GNN-Based Candidate Node Predictor for Influence Maximization in Temporal Graphs

TL;DR

This work tackles influence maximization on temporally evolving graphs by introducing a dynamic framework that blends Graph Neural Networks with Bi-directional LSTM to predict candidate seed nodes. The GNN-LSTM pipeline extracts spatial embeddings via GraphSAGE and models temporal evolution with BiLSTM, producing candidate sets whose seeds are selected by a Greedy algorithm, guided by the IFC heuristic to reduce computation. Empirical results on real-world and synthetic datasets show the approach achieves 81–98% of Greedy's spread while significantly reducing compute time, demonstrating strong scalability across network sizes.

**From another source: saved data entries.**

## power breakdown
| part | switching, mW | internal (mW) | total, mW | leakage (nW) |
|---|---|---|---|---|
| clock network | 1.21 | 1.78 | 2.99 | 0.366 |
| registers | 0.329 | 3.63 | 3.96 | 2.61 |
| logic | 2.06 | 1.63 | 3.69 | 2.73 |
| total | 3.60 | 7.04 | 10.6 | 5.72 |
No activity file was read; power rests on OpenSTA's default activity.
<file path="src/rtl/serv_databuf_w_if.sv">
// Load/store bus side of the serial data buffer: load request/ack handshake,
// read data in, buffer contents and pending flag out.
interface serv_databuf_w_if;
  logic        i_ld_req;
  logic        i_ack;
  logic [31:0] i_dat;
  logic        o_ld_pending;
  logic [31:0] o_dat;

  modport master (
    output i_ld_req,
    output i_ack,
    output i_dat,
    input  o_ld_pending,
    input  o_dat
  );

  modport slave (
    input  i_ld_req,
    input  i_ack,
    input  i_dat,
    output o_ld_pending,
    output o_dat
  );
endinterface

</file>
<file path="src/rtl/serv_databuf_w.sv">
// W-bit-serial data buffer: operand B select, store data shifting, load capture
// with sign/zero extension, and shift-amount countdown with residual output.
module serv_databuf_w #(
  parameter  int W  = 1,
  localparam int LW = $clog2(W),
  localparam int RW = (LW > 0) ? LW : 1
) (
  input  logic          i_clk,
  input  logic          i_rst_n,
  input  logic          i_en,
  input  logic          i_init,
  input  logic          i_cnt_done,
  input  logic [1:0]    i_lsb,
  input  logic          i_byte_valid,
  input  logic          i_op_b_sel,
  input  logic          i_shift_op,
  input  logic          i_signed,
  input  logic [W-1:0]  i_rs2,
  input  logic [W-1:0]  i_imm,
  output logic [W-1:0]  o_op_b,
  output logic [W-1:0]  o_q,
  output logic          o_sh_done,
  output logic          o_sh_done_r,
  output logic [RW-1:0] o_sh_rem,
  serv_databuf_w_if.slave bus
);

  logic [31:0]  dat_reg;
  logic [31:0]  dat_next;
  logic         pend_reg;
  logic         pend_next;
  logic         sign_reg;
  logic         sh_en;
  logic         count_mode;
  logic [5:0]   cnt;
  logic [5:0]   cnt_shift;
  logic [5:0]   cnt_base;
  logic [5:0]   cnt_count;
  logic [W-1:0] op_b;
  logic [W-1:0] byte_sel;

  assign op_b       = i_op_b_sel ? i_rs2 : i_imm;
  assign sh_en      = i_shift_op | (i_en & i_byte_valid);
  assign count_mode = i_shift_op & ~i_init;

  // Plain shift-register field; bit 5 is cleared as init ends so the count
  // phase starts from a non-negative shift amount.
  assign cnt_shift = {dat_reg[W+5] & ~(i_shift_op & i_cnt_done), dat_reg[W+4:W]};

  // Countdown by W per cycle; bit 5 set after the subtract means the count wrapped.
  assign cnt_base  = dat_reg[5:0] & ~6'(W - 1);
  assign cnt_count = cnt_base - 6'(W);
  assign cnt       = count_mode ? cnt_count : cnt_shift;

  assign byte_sel = dat_reg[{i_lsb, 3'b000} +: W];

  always_comb begin
    dat_next  = dat_reg;
    pend_next = pend_reg;
    if (pend_reg) begin
      if (bus.i_ack) begin
        dat_next  = bus.i_dat;
        pend_next = 1'b0;
      end
    end else if (bus.i_ld_req & bus.i_ack) begin
      dat_next = bus.i_dat;
    end else begin
      if (sh_en) begin
        dat_next = {op_b, dat_reg[31:W+6], cnt};
      end
      if (bus.i_ld_req) begin
        pend_next = 1'b1;
      end
    end
  end

  always_ff @(posedge i_clk or negedge i_rst_n) begin
    if (!i_rst_n) begin
      dat_reg  <= '0;
      pend_reg <= 1'b0;
      sign_reg <= 1'b0;
    end else begin
      dat_reg  <= dat_next;
      pend_reg <= pend_next;
      if (i_en & i_byte_valid) begin
        sign_reg <= byte_sel[W-1];
      end
    end
  end

  // The residual is the low bits of the shift amount as it stands after init.
  if (LW > 0) begin : g_rem
    logic [LW-1:0] rem_reg;
    always_ff @(posedge i_clk or negedge i_rst_n) begin
      if (!i_rst_n) begin
        rem_reg <= '0;
      end else if (i_shift_op & i_init & i_cnt_done) begin
        rem_reg <= dat_next[LW-1:0];
      end
    end
    assign o_sh_rem = rem_reg;
  end else begin : g_no_rem
    assign o_sh_rem = 1'b0;
  end

  assign o_op_b           = op_b;
  assign o_q              = i_byte_valid ? byte_sel : {W{i_signed & sign_reg}};
  assign o_sh_done        = count_mode & cnt[5];
  assign o_sh_done_r      = dat_reg[5];
  assign bus.o_dat        = dat_reg;
  assign bus.o_ld_pending = pend_reg;

endmodule

</file>
<file path="src/flat_wrapper.sv">
// flat-port wrapper written by rule: the top's interface ports become plain ports
module serv_databuf_w_flat 
#(
  parameter  int W  = 1,
  localparam int LW = $clog2(W),
  localparam int RW = (LW > 0) ? LW : 1
)
  (i_clk, i_rst_n, i_en, i_init, i_cnt_done, i_lsb, i_byte_valid, i_op_b_sel, i_shift_op, i_signed, i_rs2, i_imm, o_op_b, o_q, o_sh_done, o_sh_done_r, o_sh_rem, bus_i_ld_req, bus_i_ack, bus_i_dat, bus_o_ld_pending, bus_o_dat);
  serv_databuf_w_if bus_i ();
  input  logic i_clk;
  input  logic i_rst_n;
  input  logic i_en;
  input  logic i_init;
  input  logic i_cnt_done;
  input  logic [1:0] i_lsb;
  input  logic i_byte_valid;
  input  logic i_op_b_sel;
  input  logic i_shift_op;
  input  logic i_signed;
  input  logic [W-1:0] i_rs2;
  input  logic [W-1:0] i_imm;
  output logic [W-1:0] o_op_b;
  output logic [W-1:0] o_q;
  output logic o_sh_done;
  output logic o_sh_done_r;
  output logic [RW-1:0] o_sh_rem;
  input wire logic [$bits(bus_i.i_ld_req)-1:0] bus_i_ld_req;
  input wire logic [$bits(bus_i.i_ack)-1:0] bus_i_ack;
  input wire logic [$bits(bus_i.i_dat)-1:0] bus_i_dat;
  output wire logic [$bits(bus_i.o_ld_pending)-1:0] bus_o_ld_pending;
  output wire logic [$bits(bus_i.o_dat)-1:0] bus_o_dat;
  assign bus_i.i_ld_req = bus_i_ld_req;
  assign bus_i.i_ack = bus_i_ack;
  assign bus_i.i_dat = bus_i_dat;
  assign bus_o_ld_pending = bus_i.o_ld_pending;
  assign bus_o_dat = bus_i.o_dat;
  serv_databuf_w #(.W(W)) u_core (.i_clk(i_clk), .i_rst_n(i_rst_n), .i_en(i_en), .i_init(i_init), .i_cnt_done(i_cnt_done), .i_lsb(i_lsb), .i_byte_valid(i_byte_valid), .i_op_b_sel(i_op_b_sel), .i_shift_op(i_shift_op), .i_signed(i_signed), .i_rs2(i_rs2), .i_imm(i_imm), .o_op_b(o_op_b), .o_q(o_q), .o_sh_done(o_sh_done), .o_sh_done_r(o_sh_done_r), .o_sh_rem(o_sh_rem), .bus(bus_i));
endmodule
</file>
**config.mk**
```make
export PLATFORM = sky130hd
export DESIGN_NAME = digit_serial_adder
export DESIGN_NICKNAME = d
export VERILOG_FILES = /design/src/rtl/digit_serial_adder_pkg.sv /design/src/rtl/digit_serial_adder_rca_digit.sv /design/src/rtl/digit_serial_adder.sv
export SDC_FILE = /design/constraint.sdc
export NUM_CORES = 1
export LEC_CHECK = 0
export BUFFER_PORTS_ARGS = -buffer_cell sky130_fd_sc_hd__buf_2
export CORE_ASPECT_RATIO = 0.5
export CORE_MARGIN = 2
export CORE_UTILIZATION = 25
export DETAILED_ROUTE_END_ITERATION = 7
export GPL_ROUTABILITY_DRIVEN = 0
export PLACE_DENSITY_LB_ADDON = 0.05
export SLEW_MARGIN = 20
export SYNTH_ARGS = -nofsm -noshare
export SYNTH_HDL_FRONTEND = slang
export SYNTH_SLANG_ARGS = --single-unit
```
**constraint.sdc**
```tcl
create_clock -name i_clk -period 4.75 [get_ports i_clk]
set_input_delay 1.1875 -clock i_clk [delete_from_list [all_inputs] [get_ports i_clk]]
set_output_delay 1.1875 -clock i_clk [all_outputs]
set_load 0.005 [all_outputs]
```
File: src/rtl/reg_sequencer.sv
// Control sequencer for the byter register module: accepts 16-bit instructions,
// drives register-file selects/strobes and a req/ack data-memory handshake.
module reg_sequencer #(
    parameter int ADDR_W = 8,
    parameter int CNT_W  = 16
) (
    input  logic              clk,
    input  logic              reset,
    input  logic              instr_valid,
    input  logic [15:0]       instr,
    output logic              instr_ready,
    input  logic              mem_ack,
    output logic              mem_req,
    output logic              mem_we,
    output logic [ADDR_W-1:0] mem_addr,
    output logic              regEn,
    output logic              litEn,
    output logic              memEn,
    output logic [3:0]        SA,
    output logic [3:0]        SB,
    output logic [7:0]        lit,
    output logic [3:0]        alu_op,
    output logic              done,
    output logic              illegal,
    output logic [CNT_W-1:0]  retired
);
    typedef enum logic [2:0] {S_IDLE, S_READ, S_WRITE, S_MEMW, S_MEMWB} state_t;

    localparam logic [3:0] OP_LDI = 4'h1;
    localparam logic [3:0] OP_ALU = 4'h2;
    localparam logic [3:0] OP_LD  = 4'h3;
    localparam logic [3:0] OP_ST  = 4'h4;

    state_t           state_q, state_d;
    logic [15:0]      ir_q, ir_d;
    logic             illegal_q, illegal_d;
    logic [CNT_W-1:0] retired_q, retired_d;
    logic             accept;

    logic [3:0] op, rd, rs, aop;
    logic [7:0] imm8;

    assign op   = ir_q[15:12];
    assign rd   = ir_q[11:8];
    assign rs   = ir_q[7:4];
    assign aop  = ir_q[3:0];
    assign imm8 = ir_q[7:0];

    assign accept  = instr_valid && (state_q == S_IDLE);
    assign illegal = illegal_q;
    assign retired = retired_q;

    always_ff @(posedge clk) begin
        if (reset) begin
            state_q   <= S_IDLE;
            ir_q      <= '0;
            illegal_q <= 1'b0;
            retired_q <= '0;
        end else begin
            state_q   <= state_d;
            ir_q      <= ir_d;
            illegal_q <= illegal_d;
            retired_q <= retired_d;
        end
    end

    always_comb begin
        state_d     = state_q;
        instr_ready = 1'b0;
        mem_req     = 1'b0;
        mem_we      = 1'b0;
        mem_addr    = '0;
        regEn       = 1'b0;
        litEn       = 1'b0;
        memEn       = 1'b0;
        SA          = '0;
        SB          = '0;
        lit         = '0;
        alu_op      = '0;
        done        = 1'b0;

        case (state_q)
            S_IDLE: begin
                instr_ready = 1'b1;
                if (instr_valid) begin
                    case (instr[15:12])
                        OP_ALU:       state_d = S_READ;
                        OP_LD, OP_ST: state_d = S_MEMW;
                        default:      state_d = S_WRITE;
                    endcase
                end
            end
            S_READ: begin
                SA      = rd;
                SB      = rs;
                alu_op  = aop;
                state_d = S_WRITE;
            end
            S_WRITE: begin
                // NOP and illegal opcodes still pass through here to retire
                done    = 1'b1;
                state_d = S_IDLE;
                if (op == OP_LDI) begin
                    regEn = 1'b1;
                    litEn = 1'b1;
                    SA    = rd;
                    lit   = imm8;
                end else if (op == OP_ALU) begin
                    regEn  = 1'b1;
                    SA     = rd;
                    SB     = rs;
                    alu_op = aop;
                end
            end
            S_MEMW: begin
                mem_req  = 1'b1;
                mem_addr = ADDR_W'(imm8);
                if (op == OP_ST) begin
                    mem_we = 1'b1;
                    SB     = rs;
                end
                // a store retires on the ack cycle itself; a load needs writeback
                if (mem_ack) begin
                    if (op == OP_ST) begin
                        done    = 1'b1;
                        state_d = S_IDLE;
                    end else begin
                        state_d = S_MEMWB;
                    end
                end
            end
            S_MEMWB: begin
                regEn   = 1'b1;
                memEn   = 1'b1;
                SA      = rd;
                done    = 1'b1;
                state_d = S_IDLE;
            end
            default: state_d = S_IDLE;
        endcase
    end

    always_comb begin
        ir_d      = accept ? instr : ir_q;
        illegal_d = illegal_q | (accept && (instr[15:12] > OP_ST));
        retired_d = retired_q + {{(CNT_W-1){1'b0}}, done};
    end

    // Unused op codes beyond LD/ST are intentionally folded into the NOP path.
    logic unused_ok;
    assign unused_ok = ^{OP_LD};
endmodule
[src/rtl/serial_ripple_subtractor_if.sv]
// Operand/result handshake bundle for the bit-serial subtractor.
//   in_valid/in_ready + a, b, bin : operand channel (source -> subtractor)
//   out_valid/out_ready + diff, bout, ovf : result channel (subtractor -> sink)
// master: the side that sources operands and sinks results.
// slave : the subtractor itself.
interface serial_ripple_subtractor_if #(
  parameter int WIDTH = 8
);
  logic             in_valid;
  logic             in_ready;
  logic [WIDTH-1:0] a;
  logic [WIDTH-1:0] b;
  logic             bin;
  logic             out_valid;
  logic             out_ready;
  logic [WIDTH-1:0] diff;
  logic             bout;
  logic             ovf;

  modport master (
    output in_valid, a, b, bin, out_ready,
    input  in_ready, out_valid, diff, bout, ovf
  );

  modport slave (
    input  in_valid, a, b, bin, out_ready,
    output in_ready, out_valid, diff, bout, ovf
  );
endinterface

[src/rtl/serial_ripple_subtractor.sv]
// Bit-serial two's-complement subtractor: diff = a - b - bin (mod 2^WIDTH),
// computed LSB first through a single subtract-with-borrow slice and a borrow
// flip-flop. One operation takes WIDTH cycles in BUSY; results are held in
// DONE until the sink takes them.
// Ports:
//   clk    rising-edge clock
//   rst_n  asynchronous active-low reset
//   bus    slave side of serial_ripple_subtractor_if (operands in, result out)
module serial_ripple_subtractor #(
  parameter int WIDTH = 8
) (
  input  logic                       clk,
  input  logic                       rst_n,
  serial_ripple_subtractor_if.slave  bus
);
  localparam int            CW   = $clog2(WIDTH) + 1;
  localparam logic [CW-1:0] LAST = CW'(WIDTH - 1);

  typedef enum logic [1:0] {IDLE, BUSY, DONE} state_t;

  state_t           state, state_nx;
  logic [WIDTH-1:0] sh_a, sh_b, res, diff_q;
  logic [CW-1:0]    cnt;
  logic             br, a_msb, b_msb, bout_q, ovf_q;

  logic             a0, b0, bit_d, br_nx, last_bit;
  logic [WIDTH-1:0] res_nx;

  // Subtract-with-borrow slice on the current LSBs.
  assign a0       = sh_a[0];
  assign b0       = sh_b[0];
  assign bit_d    = a0 ^ b0 ^ br;
  assign br_nx    = (~a0 & b0) | (~(a0 ^ b0) & br);
  // Result bits enter at the MSB so after WIDTH shifts bit 0 sits at the LSB.
  assign res_nx   = {bit_d, res[WIDTH-1:1]};
  assign last_bit = (cnt == LAST);

  assign bus.in_ready  = (state == IDLE);
  assign bus.out_valid = (state == DONE);
  assign bus.diff      = diff_q;
  assign bus.bout      = bout_q;
  assign bus.ovf       = ovf_q;

  always_ff @(posedge clk or negedge rst_n) begin
    if (!rst_n) state <= IDLE;
    else        state <= state_nx;
  end

  always_comb begin
    state_nx = state;
    case (state)
      IDLE:    if (bus.in_valid)  state_nx = BUSY;
      BUSY:    if (last_bit)      state_nx = DONE;
      DONE:    if (bus.out_ready) state_nx = IDLE;
      default:                    state_nx = IDLE;
    endcase
  end

  always_ff @(posedge clk or negedge rst_n) begin
    if (!rst_n) begin
      sh_a   <= '0;
      sh_b   <= '0;
      res    <= '0;
      cnt    <= '0;
      br     <= 1'b0;
      a_msb  <= 1'b0;
      b_msb  <= 1'b0;
      diff_q <= '0;
      bout_q <= 1'b0;
      ovf_q  <= 1'b0;
    end else begin
      case (state)
        IDLE: begin
          if (bus.in_valid) begin
            sh_a  <= bus.a;
            sh_b  <= bus.b;
            br    <= bus.bin;
            cnt   <= '0;
            // Operand sign bits are shifted out during BUSY, keep them for ovf.
            a_msb <= bus.a[WIDTH-1];
            b_msb <= bus.b[WIDTH-1];
          end
        end
        BUSY: begin
          sh_a <= sh_a >> 1;
          sh_b <= sh_b >> 1;
          res  <= res_nx;
          br   <= br_nx;
          cnt  <= cnt + 1'b1;
          if (last_bit) begin
            diff_q <= res_nx;
            bout_q <= br_nx;
            ovf_q  <= (a_msb != b_msb) && (res_nx[WIDTH-1] != a_msb);
          end
        end
        default: ;
      endcase
    end
  end
endmodule
[src/flat_wrapper.sv]
// flat-port wrapper written by rule: the top's interface ports become plain ports
module serial_ripple_subtractor_flat 
#(
  parameter int WIDTH = 8
)
  (clk, rst_n, bus_in_valid, bus_a, bus_b, bus_bin, bus_out_ready, bus_in_ready, bus_out_valid, bus_diff, bus_bout, bus_ovf);
  serial_ripple_subtractor_if #(.WIDTH(WIDTH)) bus_i ();
  input  logic clk;
  input  logic rst_n;
  input wire logic [$bits(bus_i.in_valid)-1:0] bus_in_valid;
  input wire logic [$bits(bus_i.a)-1:0] bus_a;
  input wire logic [$bits(bus_i.b)-1:0] bus_b;
  input wire logic [$bits(bus_i.bin)-1:0] bus_bin;
  input wire logic [$bits(bus_i.out_ready)-1:0] bus_out_ready;
  output wire logic [$bits(bus_i.in_ready)-1:0] bus_in_ready;
  output wire logic [$bits(bus_i.out_valid)-1:0] bus_out_valid;
  output wire logic [$bits(bus_i.diff)-1:0] bus_diff;
  output wire logic [$bits(bus_i.bout)-1:0] bus_bout;
  output wire logic [$bits(bus_i.ovf)-1:0] bus_ovf;
  assign bus_i.in_valid = bus_in_valid;
  assign bus_i.a = bus_a;
  assign bus_i.b = bus_b;
  assign bus_i.bin = bus_bin;
  assign bus_i.out_ready = bus_out_ready;
  assign bus_in_ready = bus_i.in_ready;
  assign bus_out_valid = bus_i.out_valid;
  assign bus_diff = bus_i.diff;
  assign bus_bout = bus_i.bout;
  assign bus_ovf = bus_i.ovf;
  serial_ripple_subtractor #(.WIDTH(WIDTH)) u_core (.clk(clk), .rst_n(rst_n), .bus(bus_i));
endmodule
[config.mk]
export PLATFORM = sky130hd
export DESIGN_NAME = serial_ripple_subtractor_flat
export DESIGN_NICKNAME = d
export VERILOG_FILES = /design/src/rtl/serial_ripple_subtractor_if.sv /design/src/rtl/serial_ripple_subtractor.sv /design/src/flat_wrapper.sv
export SDC_FILE = /design/constraint.sdc
export NUM_CORES = 1
export LEC_CHECK = 0
export ABC_CLOCK_PERIOD_IN_PS = 1900
export CORE_ASPECT_RATIO = 0.9
export CORE_MARGIN = 4
export CORE_UTILIZATION = 50
export DETAILED_ROUTE_END_ITERATION = 7
export HOLD_SLACK_MARGIN = 0.08
export PLACE_DENSITY = 0.8
export SETUP_SLACK_MARGIN = 0.5
export SLEW_MARGIN = 10
export SYNTH_ARGS = -nofsm -noshare
export SYNTH_HDL_FRONTEND = slang
export SYNTH_SLANG_ARGS = --single-unit
[constraint.sdc]
create_clock -name clk -period 1.9 [get_ports clk]
set_input_delay 0.475 -clock clk [delete_from_list [all_inputs] [get_ports clk]]
set_output_delay 0.475 -clock clk [all_outputs]
set_load 0.1 [all_outputs]
==> impl_metrics.ini <==
[status]
status = complete, no violations

[drt]
vias = 1656
wire_per_inst_um = 18.94
ant_nets = 0
viasPerCell = 5.730
drt-pass1-iter-count = 4
dr.first_iter.drc_count = 258
route.detailed.drc = 0
drt-total-wl_um = 5474

[sta]
slew_violations = 0
grt_setup_unrepaired = yes
layout_setup_ws_ns = 0.2499
finalSetupViolations = 0
fin_crit_ns = 1.650
fmax_ghz = 0.6060
finalHoldViolations = 0
fin_skew_ns = 0.01236
fin_crit_sh_pct = 86.85
maxSlewHeadroom_pct = 67.58
tightest_slew_ns = 0.4863

[power]
power_frac_seq_pct = 30.7
p_switching_mw = 2.399
ir_drop_v = 0.001249
power_density_nw_per_um2 = 1849
p_clk_share_pct = 11.4
leakage_nw = 1.344
finalPower_mw = 5.438
power_frac_comb_pct = 57.9
p_sw_share_pct = 44.11
intPower_mw = 3.039

[critical_path]
crit_arrival_ns = 1.18
end_kind = output port
cp_slowest_cell = dfrtp_1
slowest_delay_ns = 0.37
crit_required_ns = 1.42
critPathMaxFanout = 3
critPathKind = reg -> out
r2r_cells = 5
critical_path.cell_chain = buf_6 > nor2b_4 > buf_12
crit_path_start = u_core.state[1]
rr_startpoint = u_core.br
reg2reg_slack_ns = 0.27
r2r_end = u_core.bus.ovf
start_kind = flip-flop

[floorplanning]
pin_count = 33
initial_utilization_pct = 53.71
num_rows = 20
core-area_um2 = 3503
die-area_um2 = 4810
die_x_um = 72.67
fp.dieH_um = 66.20

[yosys]
synth.cell_area_um2 = 1882
async_reset_ff_share_pct = 100.0
ys_seq_area_share_pct = 55.85
synth_top_area_share_pct = 55.85
ys_ff_latch = 42
synth_nets = 202
yosysTopAreaCell = dfrtp_1
syn_inst = 179
synthFlopType = dfrtp_1
yosysMostFrequentCell = dfrtp_1
yosysWarnings = 0
synthTopCellsByCount = dfrtp_1, nand2_1, o21ai_0
synth_area_leaders = dfrtp_1, mux2_2, nand2_1
synth-edff-count = 0
syn_area_per_cell_um2 = 10.51
synth_cell_types = 25

[finish]
fillers = 157
area_delta_synth_final_pct = 56.32
drive_gt1_share_pct = 39.59
instances_no_fill = 289
multi_input_area_um2 = 944.7
antenna-diode-count = 0
fin_nets = 267
ff_latch_area_um2 = 1052

[placement]
place_ws_ns = -0.03778
globalplace.congestion = 0.8311
numPortBuffers = 32
placed_cells = 257
dp_hpwl_um = 2976

[clock_network]
hold_buffers = 0
cts_buffers = 5
clock-sinks = 42
clk_path_buf_depth = 2
clock-root-buffer = clkbuf_8
cts.reportedPaths.clkPinSlew_ns = 0.08
cts_tree = built
clock_latency_ns = 0.31
cts_max_level = 2

[global_routing]
overflow = 0
grt_usage_pct = 21.97
grt_pass1_vias = 1659
grt_max_degree = 23
grt_pass1_wl_um = 8024
antenna_found_initial = 0

[hold_path]
hp-class = in -> async

[job]
cap_violations = 0
==> how the worst max path moves through the flow <==
stage	cells past startpoint	slack, ns	endpoint
after floorplan	3	0.24	bus_in_ready
after global placement	5	0.08	u_core.sh_a[3]
after detailed placement	5	-0.04	u_core.sh_a[6]
after CTS	3	0.27	bus_out_valid
after global routing	3	0.18	bus_out_valid
final	3	0.25	bus_out_valid
==> layout by cell type, fill, tap and decap left out <==
| cell type | count |
|---|---|
| a21o_1 | 1 |
| a21oi_1 | 10 |
| a22o_1 | 2 |
| a22oi_1 | 5 |
| a22oi_2 | 9 |
| a2bb2oi_1 | 3 |
| buf_12 | 12 |
| buf_2 | 1 |
| buf_4 | 23 |
| buf_6 | 14 |
| buf_8 | 1 |
| clkbuf_8 | 6 |
| clkdlybuf4s50_1 | 18 |
| clkinv_2 | 1 |
| clkinvlp_4 | 1 |
| dfrtp_1 | 41 |
| dfrtp_2 | 1 |
| dlygate4sd2_1 | 1 |
| fa_1 | 1 |
| ha_2 | 1 |
| inv_1 | 2 |
| inv_2 | 2 |
| mux2_4 | 11 |
| mux2i_1 | 2 |
| nand2_1 | 31 |
| nand2_4 | 1 |
| nand2b_1 | 1 |
| nand2b_4 | 2 |
| nand3_1 | 2 |
| nand3b_1 | 1 |
| nor2_1 | 1 |
| nor2_4 | 1 |
| nor2b_1 | 9 |
| nor2b_4 | 5 |
| nor3_4 | 1 |
| o21ai_0 | 6 |
| o21ai_1 | 11 |
| o21ai_2 | 2 |
| o21bai_4 | 1 |
| o311ai_2 | 1 |
==> flip-flops by register name, summed over array words and instances (netlist names), 2 cells and up <==
register,count
u_core.state,2
u_core.res,7
u_core.cnt,4
u_core.sh_b,8
u_core.sh_a,8
u_core.bus.diff,8
==> metrics by stage <==
step / TNS [ns] / area (um^2) / hold WS, ns / utilization (%)
6_report: 0 / 2942 / 0.1222 / 83.96
5_1_grt: 0 / 2942 / 0.1410 / 83.96
4_1_cts: 0 / 2746 / 0.1371 / 78.39
3_5_place_dp: -0.08648 / 2436 / 0.4622 / 69.54
3_3_place_gp: 0 / 2436 / 0.4484 / 69.54
2_1_floorplan: 0 / 1917 / 0.1794 / -
==> cell families after synthesis <==
group,after synthesis,synth area share [%]
adders and majority gates,2,1.729
buffers and inverters,16,3.988
AOI/OAI and AO/OA,51,16.89
DFF,42,55.85
muxes,13,7.646
and+or+nand+nor,55,13.90
==> worst max-delay path: cells and delay by family (launching register included) <==
| family | cells | cell delay (ns) |
|---|---|---|
| and+or+nand+nor | 1 | 0.18 |
| buffers and inverters | 2 | 0.32 |
| DFF | 1 | 0.37 |
==> layout make-up <==
cell class / instances / area share, %
clock inverters: 2 / 0.4254
clock buffers: 6 / 2.807
repair buffers: 70 / 26.50
well taps: 44 / 1.872
inverters: 4 / 0.5104
multi-input cells: 121 / 32.11
flip-flops and latches: 42 / 35.77
==> power groups by stage <==
stage / logic, mW / clock network [mW] / registers [mW]
final: 3.15 / 0.621 / 1.67
after global routing: 3.32 / 0.678 / 1.70
after CTS: 2.74 / 0.615 / 1.61
after detailed placement: 2.37 / 0 / 1.62
after global placement: 2.30 / 0 / 1.58
after floorplan: 0.953 / 0 / 2.17
==> routing by layer <==
metal | GRT usage (%) | wire length (um)
met3 | 5.015 | 267
met2 | 36.37 | 2868
met4 | 8.295 | 112
met1 | 27.91 | 2226
met5 | 0 | 0
==> repair_timing <==
item                                    CTS  global route
gates resized for setup                  39            33
setup buffers                            12            10
pin swaps                                 4             6
endpoints found under the setup margin   31            43
gates cloned                              2             0
(Power assumes the default switching activity.)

The method is adaptable to various diffusion models and can enhance rapid, scalable seed selection in domains like viral marketing and information diffusion in dynamic networks.

Abstract

In an age where information spreads rapidly across social media, effectively identifying influential nodes in dynamic networks is critical. Traditional influence maximization strategies often fail to keep up with rapidly evolving relationships and structures, leading to missed opportunities and inefficiencies. To address this, we propose a novel learning-based approach integrating Graph Neural Networks (GNNs) with Bidirectional Long Short-Term Memory (BiLSTM) models. This hybrid framework captures both structural and temporal dynamics, enabling accurate prediction of candidate nodes for seed set selection. The bidirectional nature of BiLSTM allows our model to analyze patterns from both past and future network states, ensuring adaptability to changes over time. By dynamically adapting to graph evolution at each time snapshot, our approach improves seed set calculation efficiency, achieving an average of 90% accuracy in predicting potential seed nodes across diverse networks. This significantly reduces computational overhead by optimizing the number of nodes evaluated for seed selection. Our method is particularly effective in fields like viral marketing and social network analysis, where understanding temporal dynamics is crucial.

Figures (5)

• Figure 1: Overall flow diagram for the proposed framework to compute the seed set, i.e., most influential nodes. The framework considers graph snapshots for $t$ time intervals that are processed through a GraphSAGE-based GNN to extract spatial features, generating embeddings $H_t^l$ for each snapshot. These embeddings are then fed into a BI-LSTM, which uses a sequence-to-sequence model to capture temporal dependencies. For example in this setup, the BI-LSTM utilizes the embeddings from the previous d time intervals, i.e, d = 3 ($H_{t-3}^l$, $H_{t-2}^l$, $H_{t-1}^l$) to predict the embedding for the next interval ($H_t^l$). The candidate node predictor identifies a candidate set of influential nodes, and the Greedy algorithm selects the optimal seed set $S_{tk}$ from this candidate set for each snapshot.
• Figure 2: Comparison of influence spread achieved by the Greedy algorithm versus our candidate node predictor approach across 19 graph snapshots on Email core temporal department messages network. The spread is measured using Monte Carlo simulations with 100 iterations ($mc = 100$) and a seed set size $k = 5$. The dips in influence spread are due to changes in the network structure (as few old edges are dropping and new edges are forming.)
• Figure 3: Comparison of computational time taken by the Greedy algorithm versus our candidate node predictor approach across 19 graph snapshots on Email core temporal department messages network, measured in seconds. The experiments were conducted using Monte Carlo simulations with 100 iterations ($mc = 100$).
• Figure 4: Comparison of influence spread achieved by the Greedy algorithm versus our candidate node predictor approach across 15 graph snapshots on Synthetic Random-Barabasi-Albert network with 1000 nodes. The spread is measured using Monte Carlo simulations with 1000 iterations ($mc = 1000$) and a seed set size $k = 5$.
• Figure 5: Comparison of computational time taken by the Greedy algorithm versus our candidate node predictor approach across 15 graph snapshots on Synthetic Random-Barabasi-Albert network with 1000 nodes. The spread is measured using Monte Carlo simulations with 1000 iterations ($mc = 1000$) and a seed set size $k = 5$.